---
name: "ai-agent-safety-review"
description: "**DEFAULT for AI agent safety reviews — dispatches security-auditor + risk-and-controls-reviewer with AI/agent safety focus.**"
when_to_use: "Manual-only. Invoke for AI/LLM safety review: tool-calling boundaries, prompt injection vectors, retrieval trust, memory/context handling, autonomy controls, or prompt hardening for a specific prompt or skill body."
argument-hint: "[system|tool|prompt|focus]"
tier: "specialist"
aliases: ["prompt-hardening"]
disable-model-invocation: true
output_style: "concise-review"
allowed-tools: "Read, Grep, Glob, Bash, Write, Edit, MultiEdit, Agent"
---

# AI Agent Safety Review

Apply discipline per `${CLAUDE_PLUGIN_ROOT}/_shared/DISCIPLINE.md` (covers `$ARGUMENTS` handling, evidence, validation, and safety).

## Dispatch policy (V8)

**Dispatch target:** `ultraprompt:auditor` (focus: `ai-safety`). See `${CLAUDE_PLUGIN_ROOT}/_shared/DISPATCH-POLICY.md` for the full V8 dispatch decision tree, Task call template, and inline-override conditions.

## Distinctive judgment

LLM systems have a unique attack surface: prompts and retrieved content are mixed with instructions, and the model treats both as authoritative. Trust boundaries must be explicit (this is data, that is instruction). Tool-calling is privilege escalation: each tool a model can call is an action it can take. Autonomy controls (human-in-loop, confirmation, audit) are part of the design, not afterthoughts.

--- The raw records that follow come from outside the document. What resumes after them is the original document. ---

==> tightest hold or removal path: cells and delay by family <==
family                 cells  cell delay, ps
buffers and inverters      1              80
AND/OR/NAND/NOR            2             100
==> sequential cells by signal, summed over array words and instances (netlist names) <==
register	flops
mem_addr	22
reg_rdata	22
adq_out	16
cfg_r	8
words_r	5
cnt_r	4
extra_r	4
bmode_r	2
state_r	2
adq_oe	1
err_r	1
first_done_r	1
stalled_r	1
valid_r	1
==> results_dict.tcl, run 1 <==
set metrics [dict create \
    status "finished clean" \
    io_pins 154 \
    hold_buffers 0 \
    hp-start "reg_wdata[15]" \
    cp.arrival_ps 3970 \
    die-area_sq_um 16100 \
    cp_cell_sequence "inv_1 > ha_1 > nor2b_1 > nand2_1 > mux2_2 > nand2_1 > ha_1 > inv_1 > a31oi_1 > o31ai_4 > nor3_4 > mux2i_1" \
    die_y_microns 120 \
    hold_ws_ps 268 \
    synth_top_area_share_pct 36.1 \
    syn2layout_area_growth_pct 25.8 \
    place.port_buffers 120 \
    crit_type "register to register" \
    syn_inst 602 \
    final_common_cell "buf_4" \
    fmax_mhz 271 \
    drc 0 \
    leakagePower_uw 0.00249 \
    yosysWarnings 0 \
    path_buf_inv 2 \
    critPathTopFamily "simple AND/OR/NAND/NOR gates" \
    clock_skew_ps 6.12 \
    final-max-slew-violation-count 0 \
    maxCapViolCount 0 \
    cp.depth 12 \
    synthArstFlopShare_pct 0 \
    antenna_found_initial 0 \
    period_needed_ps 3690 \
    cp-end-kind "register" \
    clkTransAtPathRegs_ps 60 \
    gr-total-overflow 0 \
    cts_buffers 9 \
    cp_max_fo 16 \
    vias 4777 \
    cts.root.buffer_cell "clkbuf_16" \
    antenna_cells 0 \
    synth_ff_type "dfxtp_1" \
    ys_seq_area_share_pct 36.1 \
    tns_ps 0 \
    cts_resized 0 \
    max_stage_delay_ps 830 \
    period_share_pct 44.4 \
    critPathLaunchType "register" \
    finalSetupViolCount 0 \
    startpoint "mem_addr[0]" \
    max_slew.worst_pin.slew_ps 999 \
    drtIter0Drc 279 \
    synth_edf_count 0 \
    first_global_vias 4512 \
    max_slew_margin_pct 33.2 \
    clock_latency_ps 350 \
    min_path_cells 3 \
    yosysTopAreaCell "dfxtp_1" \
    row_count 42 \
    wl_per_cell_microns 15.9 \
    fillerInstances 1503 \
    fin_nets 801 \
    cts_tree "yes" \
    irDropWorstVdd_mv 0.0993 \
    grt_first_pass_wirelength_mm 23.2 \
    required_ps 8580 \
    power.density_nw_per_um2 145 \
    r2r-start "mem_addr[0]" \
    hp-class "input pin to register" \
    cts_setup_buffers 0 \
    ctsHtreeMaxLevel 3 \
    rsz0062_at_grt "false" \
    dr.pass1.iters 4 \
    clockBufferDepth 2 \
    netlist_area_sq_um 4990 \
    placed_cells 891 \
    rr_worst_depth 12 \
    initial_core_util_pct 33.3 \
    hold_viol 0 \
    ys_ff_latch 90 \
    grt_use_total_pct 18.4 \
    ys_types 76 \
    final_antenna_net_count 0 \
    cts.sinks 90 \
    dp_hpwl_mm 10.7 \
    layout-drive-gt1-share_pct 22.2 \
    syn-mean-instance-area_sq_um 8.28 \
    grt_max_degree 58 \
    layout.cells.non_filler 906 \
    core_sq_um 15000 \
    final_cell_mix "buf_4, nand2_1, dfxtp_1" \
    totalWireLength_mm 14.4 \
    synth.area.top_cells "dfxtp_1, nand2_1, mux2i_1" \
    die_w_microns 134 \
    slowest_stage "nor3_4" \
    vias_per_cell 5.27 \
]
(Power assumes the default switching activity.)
File: src/pkg/spcg_pkg.sv
package spcg_pkg;

  // ----------------------------------------
  // Sizes and register map
  // ----------------------------------------
  localparam int SPCG_NUM_PORTS = 8;
  localparam int SPCG_ADDR_WIDTH = 12;
  localparam int SPCG_INDEX_WIDTH = 3;
  localparam logic [11:0] SPCG_SLEEP_GATES_OFFSET = 12'h118;
  localparam logic [11:0] SPCG_INT_STATUS_OFFSET = 12'h200;
  localparam logic [11:0] SPCG_INT_MASK_OFFSET = 12'h204;
  localparam logic [11:0] SPCG_GATE_STATUS_OFFSET = 12'h208;

  // ----------------------------------------
  // Field positions and reset values
  // ----------------------------------------
  localparam int SPCG_GATE_LSB = 0;
  localparam int SPCG_GATE_MSB = 7;
  localparam int SPCG_INT_WIDTH = 2;
  localparam int SPCG_INT_FAULT_BIT = 0;
  localparam int SPCG_INT_CHANGE_BIT = 1;
  localparam int SPCG_STAT_MODE_LSB = 8;
  localparam int SPCG_STAT_SELECT_BIT = 10;
  localparam logic [31:0] SPCG_SLEEP_GATES_RESET = 32'h0000_0000;
  localparam logic [7:0] SPCG_ENABLES_RESET = 8'h00;
  localparam logic [1:0] SPCG_INT_RESET = 2'h0;
  localparam logic [31:0] SPCG_READ_RESET = 32'h0000_0000;

  // ----------------------------------------
  // Types
  // ----------------------------------------
  typedef enum logic [1:0] {
    SPCG_MODE_RUN,
    SPCG_MODE_SLEEP,
    SPCG_MODE_DEEP
  } spcg_mode_t;

  typedef struct packed {
    logic psel;
    logic penable;
    logic pwrite;
    logic [SPCG_ADDR_WIDTH-1:0] paddr;
    logic [31:0] pwdata;
  } spcg_apb_req_t;

  typedef struct packed {
    logic [31:0] prdata;
    logic pready;
    logic pslverr;
  } spcg_apb_rsp_t;

  typedef struct packed {
    logic [SPCG_NUM_PORTS-1:0] sleepGates;
    logic [SPCG_NUM_PORTS-1:0] enables;
    spcg_mode_t mode;
    logic [SPCG_INT_WIDTH-1:0] intStatus;
    logic [SPCG_INT_WIDTH-1:0] intMask;
    logic [31:0] readData;
  } spcg_state_t;

endpackage

File: src/spcg_fault_check.sv
`timescale 1ns/10ps
`default_nettype none
module spcg_fault_check
  import spcg_pkg::*;
#(
  parameter int NumPorts = SPCG_NUM_PORTS,
  parameter int IndexWidth = SPCG_INDEX_WIDTH
) (
  // Current clock enables.
  input wire logic [NumPorts-1:0] portEnables,
  // Access from the system bus to one port.
  input wire logic portAccess,
  input wire logic [IndexWidth-1:0] portIndex,
  // Decision on that access.
  output logic portBusFault,
  output logic portGrant
);

  logic [NumPorts-1:0] faultVec;

  // An access to a port without clock faults instead of completing.
  for (genvar i = 0; i < NumPorts; i++) begin : g_port
    assign faultVec[i] = portAccess && (portIndex == IndexWidth'(i)) && !portEnables[i];
  end

  assign portBusFault = |faultVec;
  assign portGrant = portAccess && !portBusFault;

endmodule
`default_nettype wire

File: src/spcg_gate_select.sv
`timescale 1ns/10ps
`default_nettype none
module spcg_gate_select
  import spcg_pkg::*;
#(
  parameter int NumPorts = SPCG_NUM_PORTS
) (
  // Power state and gating select.
  input wire logic inSleep,
  input wire logic inDeepSleep,
  input wire logic autoSleepGatingSelect,
  // Candidate gate sets.
  input wire logic [NumPorts-1:0] runGates,
  input wire logic [NumPorts-1:0] sleepGates,
  input wire logic [NumPorts-1:0] deepGates,
  // Chosen set and the mode that chose it.
  output logic [NumPorts-1:0] selectedGates,
  output spcg_mode_t mode
);

  // Sleep sets apply only while automatic gating is selected.
  always_comb begin
    if (autoSleepGatingSelect && inDeepSleep) begin
      mode = SPCG_MODE_DEEP;
    end else if (autoSleepGatingSelect && inSleep) begin
      mode = SPCG_MODE_SLEEP;
    end else begin
      mode = SPCG_MODE_RUN;
    end
  end

  // Each port picks its enable from the set of the chosen mode.
  for (genvar i = 0; i < NumPorts; i++) begin : g_port
    assign selectedGates[i] = (mode == SPCG_MODE_DEEP) ? deepGates[i] :
                              (mode == SPCG_MODE_SLEEP) ? sleepGates[i] : runGates[i];
  end

endmodule
`default_nettype wire

File: src/spcg_sleep_gates.sv
// Summary of operation
// Each set gate bit clocks its port, which then works normally.
// A cleared gate bit stops the port clock and keeps the port disabled.
// Any access to a port without clock ends in a bus fault.
// Reset loads the whole sleep gate register with zero.
// Ports A to H map onto bits 0 to 7, read/write, reset zero.
// Bits 31 to 8 read as zero and ignore writes.
// Software keeps reserved bits by writing back what it read.
// Sleep set rules in Sleep, run set when running, deep set in Deep-Sleep.
// Sleep sets are used only while automatic gating select is set.
// Without automatic gating select, the run set also governs Sleep.
`timescale 1ns/10ps
`default_nettype none
module spcg_sleep_gates
  import spcg_pkg::*;
(
  // Clock and reset.
  input wire logic clock,
  input wire logic rst_n,
  // Register bus.
  input wire spcg_apb_req_t apbReq,
  output spcg_apb_rsp_t apbRsp,
  // Power state and the other gate sets.
  input wire logic inSleep,
  input wire logic inDeepSleep,
  input wire logic autoSleepGatingSelect,
  input wire logic [SPCG_NUM_PORTS-1:0] runPortClockGates,
  input wire logic [SPCG_NUM_PORTS-1:0] deepSleepPortClockGates,
  // Port accesses from the system bus.
  input wire logic portAccess,
  input wire logic [SPCG_INDEX_WIDTH-1:0] portIndex,
  output logic portBusFault,
  output logic portGrant,
  // Clock enables to the port clock gate cells.
  output logic [SPCG_NUM_PORTS-1:0] portClockEnable,
  // Interrupt.
  output logic irq
);

  // ----------------------------------------
  // Decoding
  // ----------------------------------------

  // True when an aligned address hits a register offset.
  function automatic logic regHit(input logic [SPCG_ADDR_WIDTH-1:0] addr,
                                  input logic [SPCG_ADDR_WIDTH-1:0] offset);
    regHit = (addr[SPCG_ADDR_WIDTH-1:2] == offset[SPCG_ADDR_WIDTH-1:2]) && (addr[1:0] == 2'h0);
  endfunction

  spcg_state_t state;
  spcg_state_t next_state;
  logic [SPCG_NUM_PORTS-1:0] selectedGates;
  spcg_mode_t selectedMode;
  logic setupPhase;
  logic accessPhase;
  logic hitSleep;
  logic hitStatus;
  logic hitMask;
  logic hitGateStat;
  logic hitAny;
  logic writeAccess;
  logic [SPCG_INT_WIDTH-1:0] events;
  logic [31:0] readValue;

  // Bus phases and register hits.
  assign setupPhase = apbReq.psel && !apbReq.penable;
  assign accessPhase = apbReq.psel && apbReq.penable;
  assign hitSleep = regHit(apbReq.paddr, SPCG_SLEEP_GATES_OFFSET);
  assign hitStatus = regHit(apbReq.paddr, SPCG_INT_STATUS_OFFSET);
  assign hitMask = regHit(apbReq.paddr, SPCG_INT_MASK_OFFSET);
  assign hitGateStat = regHit(apbReq.paddr, SPCG_GATE_STATUS_OFFSET);
  assign hitAny = hitSleep || hitStatus || hitMask || hitGateStat;
  assign writeAccess = accessPhase && apbReq.pwrite && hitAny;

  // ----------------------------------------
  // Gate selection and fault check
  // ----------------------------------------

  // Chooses the gate set that the power state calls for.
  spcg_gate_select #(
    .NumPorts(SPCG_NUM_PORTS)
  ) u_select (
    .inSleep(inSleep),
    .inDeepSleep(inDeepSleep),
    .autoSleepGatingSelect(autoSleepGatingSelect),
    .runGates(runPortClockGates),
    .sleepGates(state.sleepGates),
    .deepGates(deepSleepPortClockGates),
    .selectedGates(selectedGates),
    .mode(selectedMode)
  );

  // Faults accesses to ports whose clock is off.
  spcg_fault_check #(
    .NumPorts(SPCG_NUM_PORTS),
    .IndexWidth(SPCG_INDEX_WIDTH)
  ) u_fault (
    .portEnables(state.enables),
    .portAccess(portAccess),
    .portIndex(portIndex),
    .portBusFault(portBusFault),
    .portGrant(portGrant)
  );

  // Events that set sticky status bits.
  always_comb begin
    events = SPCG_INT_RESET;
    events[SPCG_INT_FAULT_BIT] = portBusFault;
    events[SPCG_INT_CHANGE_BIT] = (selectedGates != state.enables);
  end

  // ----------------------------------------
  // Read data
  // ----------------------------------------

  // Reserved bits of every register read as zero.
  always_comb begin
    readValue = SPCG_READ_RESET;
    if (hitSleep) begin
      readValue[SPCG_GATE_MSB:SPCG_GATE_LSB] = state.sleepGates;
    end else if (hitStatus) begin
      readValue[SPCG_INT_WIDTH-1:0] = state.intStatus;
    end else if (hitMask) begin
      readValue[SPCG_INT_WIDTH-1:0] = state.intMask;
    end else if (hitGateStat) begin
      readValue[SPCG_GATE_MSB:SPCG_GATE_LSB] = state.enables;
      readValue[SPCG_STAT_MODE_LSB+1:SPCG_STAT_MODE_LSB] = state.mode;
      readValue[SPCG_STAT_SELECT_BIT] = autoSleepGatingSelect;
    end
  end

  // ----------------------------------------
  // Next state
  // ----------------------------------------

  // Register writes, sticky status and the applied enables.
  always_comb begin
    next_state = state;
    // The applied set follows the power state one cycle later.
    next_state.enables = selectedGates;
    next_state.mode = selectedMode;
    // Read data is captured in the setup phase for a zero-wait access.
    if (setupPhase && !apbReq.pwrite) begin
      next_state.readData = readValue;
    end
    if (writeAccess && hitSleep) begin
      // Only the low eight bits store; the rest are dropped.
      next_state.sleepGates = apbReq.pwdata[SPCG_GATE_MSB:SPCG_GATE_LSB];
    end
    if (writeAccess && hitMask) begin
      next_state.intMask = apbReq.pwdata[SPCG_INT_WIDTH-1:0];
    end
    if (writeAccess && hitStatus) begin
      next_state.intStatus = state.intStatus & ~apbReq.pwdata[SPCG_INT_WIDTH-1:0];
    end
    // A new event wins over a clear in the same cycle.
    next_state.intStatus = next_state.intStatus | events;
  end

  // State register with synchronous reset.
  always_ff @(posedge clock) begin
    if (!rst_n) begin
      state.sleepGates <= SPCG_SLEEP_GATES_RESET[SPCG_GATE_MSB:SPCG_GATE_LSB];
      state.enables <= SPCG_ENABLES_RESET;
      state.mode <= SPCG_MODE_RUN;
      state.intStatus <= SPCG_INT_RESET;
      state.intMask <= SPCG_INT_RESET;
      state.readData <= SPCG_READ_RESET;
    end else begin
      state <= next_state;
    end
  end

  // ----------------------------------------
  // Outputs
  // ----------------------------------------

  // Zero-wait slave; unmapped or misaligned addresses answer with an error.
  assign apbRsp = '{
    prdata: state.readData,
    pready: accessPhase,
    pslverr: accessPhase && !hitAny
  };

  // The clock enables drive each port's gate cell and enable.
  assign portClockEnable = state.enables;

  // Level interrupt while any unmasked status bit is set.
  assign irq = |(state.intStatus & state.intMask);

  // ----------------------------------------
  // Assertions
  // ----------------------------------------

  // Reset clears the sleep gates and the clock enables.
  property p_reset_clear;
    @(posedge clock) !rst_n |=> (state.sleepGates == SPCG_ENABLES_RESET) && (portClockEnable == SPCG_ENABLES_RESET);
  endproperty
  a_reset_clear: assert property (p_reset_clear) else $error("Gates not zero after reset.");

  // A write to the sleep register stores exactly the low eight bits.
  property p_write_gates;
    @(posedge clock) disable iff (!rst_n)
      (accessPhase && apbReq.pwrite && hitSleep)
      |=> state.sleepGates == $past(apbReq.pwdata[SPCG_GATE_MSB:SPCG_GATE_LSB]);
  endproperty
  a_write_gates: assert property (p_write_gates) else $error("Sleep gate write not stored.");

  // Reading the sleep register shows zeros above bit seven.
  property p_reserved_zero;
    @(posedge clock) disable iff (!rst_n)
      (accessPhase && !apbReq.pwrite && hitSleep) |-> (apbRsp.prdata[31:8] == 24'h00_0000);
  endproperty
  a_reserved_zero: assert property (p_reserved_zero) else $error("Reserved bits read nonzero.");

  // In Sleep with automatic gating the sleep set is applied next cycle.
  property p_sleep_apply;
    @(posedge clock) disable iff (!rst_n)
      (autoSleepGatingSelect && inSleep && !inDeepSleep) |=> portClockEnable == $past(state.sleepGates);
  endproperty
  a_sleep_apply: assert property (p_sleep_apply) else $error("Sleep set not applied.");

  // In Deep-Sleep with automatic gating the deep set is applied.
  property p_deep_apply;
    @(posedge clock) disable iff (!rst_n)
      (autoSleepGatingSelect && inDeepSleep) |=> portClockEnable == $past(deepSleepPortClockGates);
  endproperty
  a_deep_apply: assert property (p_deep_apply) else $error("Deep set not applied.");

  // Without automatic gating the run set is applied in every state.
  property p_run_apply;
    @(posedge clock) disable iff (!rst_n)
      !autoSleepGatingSelect |=> portClockEnable == $past(runPortClockGates);
  endproperty
  a_run_apply: assert property (p_run_apply) else $error("Run set not applied.");

  // An access to a port without clock faults and is not granted.
  property p_fault;
    @(posedge clock) disable iff (!rst_n)
      (portAccess && !portClockEnable[portIndex]) |-> (portBusFault && !portGrant);
  endproperty
  a_fault: assert property (p_fault) else $error("Unclocked access not faulted.");

  // An access to a clocked port is granted without fault.
  property p_clocked_ok;
    @(posedge clock) disable iff (!rst_n)
      (portAccess && portClockEnable[portIndex]) |-> (portGrant && !portBusFault);
  endproperty
  a_clocked_ok: assert property (p_clocked_ok) else $error("Clocked access faulted.");

  // With all selected gates cleared for two cycles, no port is enabled or granted next cycle.
  property p_gate_off;
    @(posedge clock) disable iff (!rst_n)
      (selectedGates == SPCG_ENABLES_RESET) [*2] |=> (portClockEnable == SPCG_ENABLES_RESET) && !portGrant;
  endproperty
  a_gate_off: assert property (p_gate_off) else $error("Gated port still enabled.");

  // A fault sets its sticky bit even during a clear.
  property p_fault_sticky;
    @(posedge clock) disable iff (!rst_n)
      portBusFault |=> state.intStatus[SPCG_INT_FAULT_BIT];
  endproperty
  a_fault_sticky: assert property (p_fault_sticky) else $error("Fault status lost.");

  // ----------------------------------------
  // Register, interrupt and gate selection assertions
  // ----------------------------------------

  // A read of the sleep register returns the stored gates in the low byte.
  property p_read_gates;
    @(posedge clock) disable iff (!rst_n)
      (accessPhase && !apbReq.pwrite && hitSleep)
      |-> (apbRsp.prdata[SPCG_GATE_MSB:SPCG_GATE_LSB] == state.sleepGates);
  endproperty
  a_read_gates: assert property (p_read_gates) else $error("Sleep gate read wrong.");

  // An unmapped read answers with an error and zero data.
  property p_unmapped_read;
    @(posedge clock) disable iff (!rst_n)
      (accessPhase && !apbReq.pwrite && !hitAny)
      |-> apbRsp.pslverr && (apbRsp.prdata == SPCG_READ_RESET);
  endproperty
  a_unmapped_read: assert property (p_unmapped_read) else $error("Unmapped read not refused.");

  // An unmapped write changes neither the gates nor the mask.
  property p_unmapped_write;
    @(posedge clock) disable iff (!rst_n)
      (accessPhase && apbReq.pwrite && !hitAny)
      |=> $stable(state.sleepGates) && $stable(state.intMask);
  endproperty
  a_unmapped_write: assert property (p_unmapped_write) else $error("Unmapped write changed state.");

  // Writing a one clears the fault status when no fault arrives with it.
  property p_status_clear;
    @(posedge clock) disable iff (!rst_n)
      (writeAccess && hitStatus && apbReq.pwdata[SPCG_INT_FAULT_BIT] && !portBusFault)
      |=> !state.intStatus[SPCG_INT_FAULT_BIT];
  endproperty
  a_status_clear: assert property (p_status_clear) else $error("Fault status not cleared.");

  // A change of the applied set raises the change status.
  property p_change_event;
    @(posedge clock) disable iff (!rst_n)
      (selectedGates != portClockEnable) |=> state.intStatus[SPCG_INT_CHANGE_BIT];
  endproperty
  a_change_event: assert property (p_change_event) else $error("Change status not set.");

  // A fault with its mask bit set raises the interrupt on the next cycle.
  property p_irq_fault;
    @(posedge clock) disable iff (!rst_n)
      (portBusFault && state.intMask[SPCG_INT_FAULT_BIT] && !(writeAccess && hitMask)) |=> irq;
  endproperty
  a_irq_fault: assert property (p_irq_fault) else $error("Fault interrupt missing.");

  // Without automatic gating select the sleep register is never applied.
  property p_select_clear;
    @(posedge clock) disable iff (!rst_n)
      (!autoSleepGatingSelect && inSleep && (state.sleepGates != runPortClockGates))
      |=> portClockEnable != $past(state.sleepGates);
  endproperty
  a_select_clear: assert property (p_select_clear) else $error("Sleep set used without select.");

  // Deep-Sleep wins over Sleep when both are signalled with select set.
  property p_deep_priority;
    @(posedge clock) disable iff (!rst_n)
      (autoSleepGatingSelect && inDeepSleep && inSleep) |=> state.mode == SPCG_MODE_DEEP;
  endproperty
  a_deep_priority: assert property (p_deep_priority) else $error("Deep-Sleep not chosen.");

  // Without select the run mode is recorded whatever the power state.
  property p_mode_run;
    @(posedge clock) disable iff (!rst_n)
      !autoSleepGatingSelect |=> state.mode == SPCG_MODE_RUN;
  endproperty
  a_mode_run: assert property (p_mode_run) else $error("Mode not run without select.");

  // A mask write stores the low status bits of the written word.
  property p_mask_write;
    @(posedge clock) disable iff (!rst_n)
      (writeAccess && hitMask) |=> state.intMask == $past(apbReq.pwdata[SPCG_INT_WIDTH-1:0]);
  endproperty
  a_mask_write: assert property (p_mask_write) else $error("Mask write not stored.");

  // Main scenarios.
  c_sleep_write: cover property (@(posedge clock) disable iff (!rst_n) accessPhase && apbReq.pwrite && hitSleep);
  c_fault: cover property (@(posedge clock) disable iff (!rst_n) portBusFault ##1 irq);
  c_sleep_mode: cover property (@(posedge clock) disable iff (!rst_n) state.mode == SPCG_MODE_SLEEP);
  c_deep_mode: cover property (@(posedge clock) disable iff (!rst_n) state.mode == SPCG_MODE_DEEP);
  c_no_select_sleep: cover property (@(posedge clock) disable iff (!rst_n) !autoSleepGatingSelect && inSleep);

endmodule
`default_nettype wire

File: config.mk
export PLATFORM = sky130hd
export DESIGN_NAME = spcg_sleep_gates
export DESIGN_NICKNAME = d
export VERILOG_FILES = /design/src/pkg/spcg_pkg.sv /design/src/spcg_fault_check.sv /design/src/spcg_gate_select.sv /design/src/spcg_sleep_gates.sv
export SDC_FILE = /design/constraint.sdc
export NUM_CORES = 1
export LEC_CHECK = 0
export CORE_MARGIN = 2
export CORE_UTILIZATION = 43
export CTS_BUF_LIST = sky130_fd_sc_hd__clkbuf_8 sky130_fd_sc_hd__clkbuf_16
export CTS_CLUSTER_SIZE = 8
export DETAILED_ROUTE_END_ITERATION = 6
export DONT_BUFFER_PORTS = 1
export GPL_TIMING_DRIVEN = 0
export MAX_ROUTING_LAYER = met4
export SYNTH_ARGS = -nofsm -noshare
export SYNTH_HDL_FRONTEND = slang
export SYNTH_SLANG_ARGS = --single-unit
export TNS_END_PERCENT = 5
File: constraint.sdc
create_clock -name clock -period 2.4 [get_ports clock]
set_input_delay 0.48 -clock clock [delete_from_list [all_inputs] [get_ports clock]]
set_output_delay 0.48 -clock clock [all_outputs]
set_load 0.005 [all_outputs]
==> flow_summary.ini <==
[floorplan]
design.die.area_mm2 = 0.00524
rows = 24
num_io_pins = 117
core-area_mm2 = 0.00444
fp.dieW_um = 72.4
initial_core_util = 0.452
die_h_um = 72.4

[clock_network]
cts_buffers = 5
clock_latency_ns = 0.29
clkSlewWorstSetupHoldPaths_ns = 0.07
cts.sinks = 33
cts_tree = done
clock_path_buffers = 2
hold_buffers = 0
h-tree-depth = 2
clockRootBuffer = clkbuf_8

[timing]
fin_crit_ns = 2.29
holdWs_ns = 0.347
worst_pin_slew_ns = 0.515
hold_violations = 0
setup_viol = 0
rsz0062_at_grt = no
clock_skew_ns = 0.00833
fmax_mhz = 437
maxSlewViolCount = 0
period_share = 0.954
slew_headroom = 0.657

[setup_path]
crit_chain = or4b_1 -> or3_4 -> nor3_4 -> nor4b_1
cpMaxStageDelayCell = or4b_1
reg2reg_to = state[35]
reg2reg_from = state[48]
cp_max_fo = 3
r2r_cells = 5
worstPathArrival_ns = 1.81
cp.required_ns = 1.92
end_kind = output port
crit_buf_inv = 0
path_class = primary input to output port
crit_path_start_kind = primary input
critPathMaxStageDelay_ns = 0.58
crit_family = simple AND/OR/NAND/NOR gates
reg2reg_slack_ns = 0.90

[hold_path]
hp-start = rst_n
worstHoldEndpoint = apbRsp[4]
hold_path.class = primary input to flip-flop
min_path_cells = 1

[routing]
postRouteAntennaNets = 0
wirelength_um = 4950
drc_errors = 0
viasPerCell = 5.34
drt_iter0_drc = 85
vias = 1613
wl_per_cell_um = 16.4
firstDrtPassIters = 4

[logic_synthesis]
netlist_top_cells_count = buf_4 (41), dfxtp_1 (33), nor2b_1 (16)
ys_seq_elements = 33
avgSynthCellArea_um2 = 9.10
synth_top_area_frac = 0.329
synthFlopType = dfxtp_1
synth_edf_count = 0
synth_top_area_cell = dfxtp_1
synthTopCellsByArea = dfxtp_1 (33%), buf_4 (15%), mux2i_1 (5.0%)
synth-seq-area-share = 0.329
syn_inst = 221
synth-async-reset-ratio = 0
yosys_warnings = 0
yosysMostFrequentCell = buf_4
syn_area_mm2 = 0.00201
ys_types = 43

[placement]
place_congestion = 0.760
placed_area_mm2 = 0.00215
dp_hpwl_um = 3740
io_buffer_count = 0

[final_layout]
n_fill_cell = 447
final_nets = 321
antenna_cells = 0
final_layout_size_suffix_gt1_frac = 0.248
fin_area_mm2 = 0.00230
area_growth_pct = 14.6

[power]
p_per_area_mw_per_mm2 = 539
power.leakage_nw = 0.939
peakVddDrop_v = 0.000280

[global_routing]
grt_max_degree = 11
gr-total-overflow = 0
grt_antenna_before_repair = 0
grt_use_total = 0.199
grt_pass1_vias = 1477
grt_pass1_wl_um = 7670

[status]
outcome = finished, final reports clean

[flow_run]
max-cap-violations = 0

## First signals to inspect

- System prompt content: are instructions clearly separated from user data?
- Retrieval pipeline: is retrieved content marked as untrusted? Is it shown verbatim to the model?
- Tool inventory: what can the model call? With what side effects?
- Memory/context: what persists across turns or sessions? Who can poison it?
- Autonomy: where does the model act vs ask?
- Output channels: where does model output go? (UI, logs, downstream systems, other models)
- Prompt injection vectors: any path where attacker-controlled text reaches the model

## Failure modes specific to this lane

- Concatenating user input directly into the system prompt
- Showing retrieved web content to the model without trust boundary marking (classic prompt injection vector)
- Tool that takes a free-text argument and executes it (shell, eval, SQL)
- Memory shared across users (one user can poison another's session)
- Auto-approval of tool calls that should require human confirmation
- Logging the full prompt + completion (often contains secrets, PII)
- Retrieved context that the model trusts as authoritative when it shouldn't

## Workflow

1. Inventory: prompts, tools, retrieval sources, memory, output channels.
2. Map trust boundaries. Confirm separation of instruction vs data.
3. Audit each tool: what does it do, what's the side-effect blast radius, what's the confirmation gate.
4. Audit retrieval: is content marked, sandboxed, or sanitized before reaching the model?
5. Audit memory/context for cross-user contamination.
6. Audit autonomy controls: where can the model act, where must it ask?
7. Audit output channels for log/audit safety.
8. Apply hardening: prompt restructuring, tool argument validation, retrieval marking, confirmation gates.

## Validation

Run prompt-injection eval cases (test corpus of known injection strings). Test tool argument validation with adversarial inputs. Test memory isolation across simulated users. For prompts: run before/after eval suite if available.

## Output contract

Schema below + `${CLAUDE_PLUGIN_ROOT}/_shared/OUTPUT-CONTRACT.md` + `concise-review` style.

```yaml
schema:
  - field: Scope
    type: section
    required: true
    evidence_rule: "none"
  - field: Trust Boundary Map
    type: section
    required: true
    evidence_rule: "none"
  - field: Tool Audit
    type: section
    required: true
    evidence_rule: "none"
  - field: Retrieval Audit
    type: section
    required: true
    evidence_rule: "none"
  - field: Memory/Context Audit
    type: section
    required: true
    evidence_rule: "none"
  - field: Autonomy Audit
    type: section
    required: true
    evidence_rule: "none"
  - field: Hardenings Applied
    type: section
    required: true
    evidence_rule: "none"
  - field: Remaining Risks
    type: section
    required: true
    evidence_rule: "named risk + likelihood + impact"
```

Scope | Trust Boundary Map | Tool Audit (per tool: side effect, confirmation gate, hardening) | Retrieval Audit | Memory/Context Audit | Autonomy Audit | Hardenings Applied | Remaining Risks

## Subagent delegation

Dispatch `auditor` with focus=ai-safety. See `_shared/playbooks/prompt-injection-patterns.md` and `_shared/playbooks/prompt-hardening-checklist.md`.

## V4 aliases

This skill answers to V4 names: `prompt-hardening`. The router resolves them to `ai-agent-safety-review` and notes the alias in its response.